Choosing the Wrong Metrics of Success

Consider the industry and market. Many businesses are seasonal, especially in the eCommerce field. Short-term measurements may hold limited relevance for long-term success. In addition to sales revenue, important considerations may include customer satisfaction, customer turnover, customer engagement, as well as the cost of acquiring new clients. Feedback from customers may prove just as useful and important input for long-term growth as raw numbers reflecting factors such as sales revenue.

Remember the bottom line. Metrics such as site views are a good sign, but don’t let your head puff up until you’ve seen the end rewards. Beyond tactics such as “search engine optimization,” businesses should flesh out their intelligence with a multidimensional approach that provides multiple perspectives and can better develop strategies for the future.

Plan for a Reasonable Balance Between Supply and Demand

In the initial excitement of contract negotiation, business owners might overestimate demand for their projects. Wise entrepreneurs take baby steps while wading through the planning phase. The time for a deeper plunge is after a realistic assessment of product demand. Only after meeting demand becomes a challenge in itself should a new business expand its initial investment.

Too much product at the outset complicates a website, adds to maintenance costs, and wastes the original investment.  There is something to be said for keeping it simple.

Work Out Sales Promotion Strategies in the Early Stages

New business owners can also go overboard with their initial advertising. Remember to carefully ponder sales promotions, and tailor them to your company’s goals. Some business managers can dump money into advertising that can misfire, even harming brand image or simply wasting resources.

A tasteless, spammy, or annoying sales promotion does no one favors. Neither do wasteful practices such as carelessly executed free sample campaigns. Remember that ads should take advantage of the right time, place, and style to effectively influence potential clientele.
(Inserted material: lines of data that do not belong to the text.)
<file path="config.mk">
export PLATFORM = sky130hd
export DESIGN_NAME = alu_issue
export DESIGN_NICKNAME = d
export VERILOG_FILES = /design/src/rtl/alu_issue.sv
export SDC_FILE = /design/constraint.sdc
export NUM_CORES = 1
export LEC_CHECK = 0
export CORE_UTILIZATION = 51
export DETAILED_ROUTE_END_ITERATION = 16
export HOLD_SLACK_MARGIN = 0.08
export PLACE_DENSITY = 0.71
export SLEW_MARGIN = 40
export SYNTH_ARGS = -nofsm -noshare
export SYNTH_HDL_FRONTEND = slang
export SYNTH_SLANG_ARGS = --single-unit
</file>
<file path="constraint.sdc">
create_clock -name clk -period 6.25 [get_ports clk]
set_input_delay 0.625 -clock clk [delete_from_list [all_inputs] [get_ports clk]]
set_output_delay 0.625 -clock clk [all_outputs]
set_load 0.02 [all_outputs]
</file>
[src/rtl/timer_sync.sv]
// DMG-style DIV/TIMA/TMA/TAC timer, fully synchronous: TIMA advances on a
// detected falling edge of the selected counter tap, with delayed TMA reload.
//
// state  | meaning
// RUN    | normal counting, TIMA increments on each tap falling edge
// OVF    | TIMA wrapped to 00, counting down the reload delay
// RELOAD | single cycle: TIMA holds TMA, timerIRQ high
module timer_sync #(
    parameter int unsigned DIV_WIDTH       = 16,
    parameter logic [15:0] BASE_ADDR       = 16'hFF04,
    parameter int unsigned TAP0            = 9,
    parameter int unsigned TAP1            = 3,
    parameter int unsigned TAP2            = 5,
    parameter int unsigned TAP3            = 7,
    parameter int unsigned RELOAD_DELAY    = 4,
    parameter bit          TAC_UNUSED_ONES = 1'b1
) (
    input  logic        clock,
    input  logic        reset_n,
    input  logic [15:0] A_mmu,
    input  logic [7:0]  Di_mmu,
    output logic [7:0]  Do_mmu,
    input  logic        wr_mmu,
    input  logic        rd_mmu,
    input  logic        cs_mmu,
    output logic        timerIRQ
);

    typedef enum logic [1:0] {
        RUN    = 2'd0,
        OVF    = 2'd1,
        RELOAD = 2'd2
    } state_t;

    localparam logic [15:0]          ADDR_TIMA = BASE_ADDR + 16'd1;
    localparam logic [15:0]          ADDR_TMA  = BASE_ADDR + 16'd2;
    localparam logic [15:0]          ADDR_TAC  = BASE_ADDR + 16'd3;
    localparam logic [3:0]           DLY_INIT  = 4'(RELOAD_DELAY - 1);
    localparam logic [DIV_WIDTH-1:0] CNT_ONE   = {{(DIV_WIDTH-1){1'b0}}, 1'b1};

    state_t               state, state_next;
    logic [DIV_WIDTH-1:0] cnt, cnt_next;
    logic [7:0]           tima, tima_next;
    logic [7:0]           tma, tma_next;
    logic [2:0]           tac, tac_next;
    logic [3:0]           dly, dly_next;
    logic                 t_prev, t_now, tap_bit, tick;
    logic                 wr_div, wr_tima, wr_tma, wr_tac;

    always_comb begin
        wr_div  = cs_mmu & wr_mmu & (A_mmu == BASE_ADDR);
        wr_tima = cs_mmu & wr_mmu & (A_mmu == ADDR_TIMA);
        wr_tma  = cs_mmu & wr_mmu & (A_mmu == ADDR_TMA);
        wr_tac  = cs_mmu & wr_mmu & (A_mmu == ADDR_TAC);

        cnt_next = wr_div ? '0 : cnt + CNT_ONE;
        tac_next = wr_tac ? Di_mmu[2:0] : tac;
        tma_next = wr_tma ? Di_mmu : tma;

        // Tap is taken from post-update values so DIV clears and TAC
        // changes can themselves produce a falling edge.
        case (tac_next[1:0])
            2'd0:    tap_bit = cnt_next[TAP0];
            2'd1:    tap_bit = cnt_next[TAP1];
            2'd2:    tap_bit = cnt_next[TAP2];
            default: tap_bit = cnt_next[TAP3];
        endcase
        t_now = tac_next[2] & tap_bit;
        tick  = t_prev & ~t_now;
    end

    always_comb begin
        state_next = state;
        tima_next  = tima;
        dly_next   = dly;
        unique case (state)
            RUN: begin
                if (wr_tima) begin
                    tima_next = Di_mmu;
                end else if (tick) begin
                    if (tima == 8'hFF) begin
                        tima_next  = 8'h00;
                        state_next = OVF;
                        dly_next   = DLY_INIT;
                    end else begin
                        tima_next = tima + 8'd1;
                    end
                end
            end
            OVF: begin
                if (wr_tima) begin
                    tima_next  = Di_mmu;
                    state_next = RUN;
                    dly_next   = '0;
                end else if (dly == '0) begin
                    tima_next  = tma_next;
                    state_next = RELOAD;
                end else begin
                    dly_next = dly - 4'd1;
                    if (tick) tima_next = tima + 8'd1;
                end
            end
            RELOAD: begin
                // TIMA follows TMA for the whole cycle; a TMA write lands here too
                tima_next  = tma_next;
                state_next = RUN;
            end
            default: state_next = RUN;
        endcase
    end

    always_ff @(posedge clock or negedge reset_n) begin
        if (!reset_n) begin
            state  <= RUN;
            cnt    <= '0;
            tima   <= '0;
            tma    <= '0;
            tac    <= '0;
            dly    <= '0;
            t_prev <= 1'b0;
        end else begin
            state  <= state_next;
            cnt    <= cnt_next;
            tima   <= tima_next;
            tma    <= tma_next;
            tac    <= tac_next;
            dly    <= dly_next;
            t_prev <= t_now;
        end
    end

    assign timerIRQ = (state == RELOAD);

    always_comb begin
        Do_mmu = 8'h00;
        if (cs_mmu && rd_mmu) begin
            case (A_mmu)
                BASE_ADDR: Do_mmu = cnt[DIV_WIDTH-1 -: 8];
                ADDR_TIMA: Do_mmu = tima;
                ADDR_TMA:  Do_mmu = tma;
                ADDR_TAC:  Do_mmu = {{5{TAC_UNUSED_ONES}}, tac};
                default:   Do_mmu = 8'h00;
            endcase
        end
    end

endmodule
Prioritize Wise Contract Negotiation

Irrational optimism can doom new companies. Small business owners need to put together contracts with the worst possible outcomes in mind. Human nature tends to assume everything will go smoothly, but the inevitable snags often pop up unexpectedly. Veteran business owners should pour over contracts with a fine-tooth comb with an eye toward the life of a contract rather than the bare minimums and the foreseeable future.

Careless Choice of Advertising Partners

Remember that you have as much of a right to choose your advertisers as they do to choose you. Advertisers need to stay relevant, ethical, and lucrative. Advertisements should stay interesting and tasteful. In other words, new business owners should maintain self-respect and not get carried away in the excitement of finally receiving sponsorship.

Consider Effective Customer Contact Strategies

Email lists can provide a free method to reach prospects on demand. Remember to form these lists quickly, efficiently, and ethically. When soliciting contact information, make sure to obtain a full profile of the customer’s interests, goals, and potential. Effective customer contact lists can save a fortune in advertising later.

Conclusion

Ecommerce presents its own set of risks. Without careful contemplation, Veteran Business Owners can go overboard in the wrong direction at the outset, in ways that can quickly deplete resources. The remote nature of the online customer relationship amplifies these. Careful, realistic, and multidimensional feedback and planning can effectively prepare for success in the modern, largely internet-based economy.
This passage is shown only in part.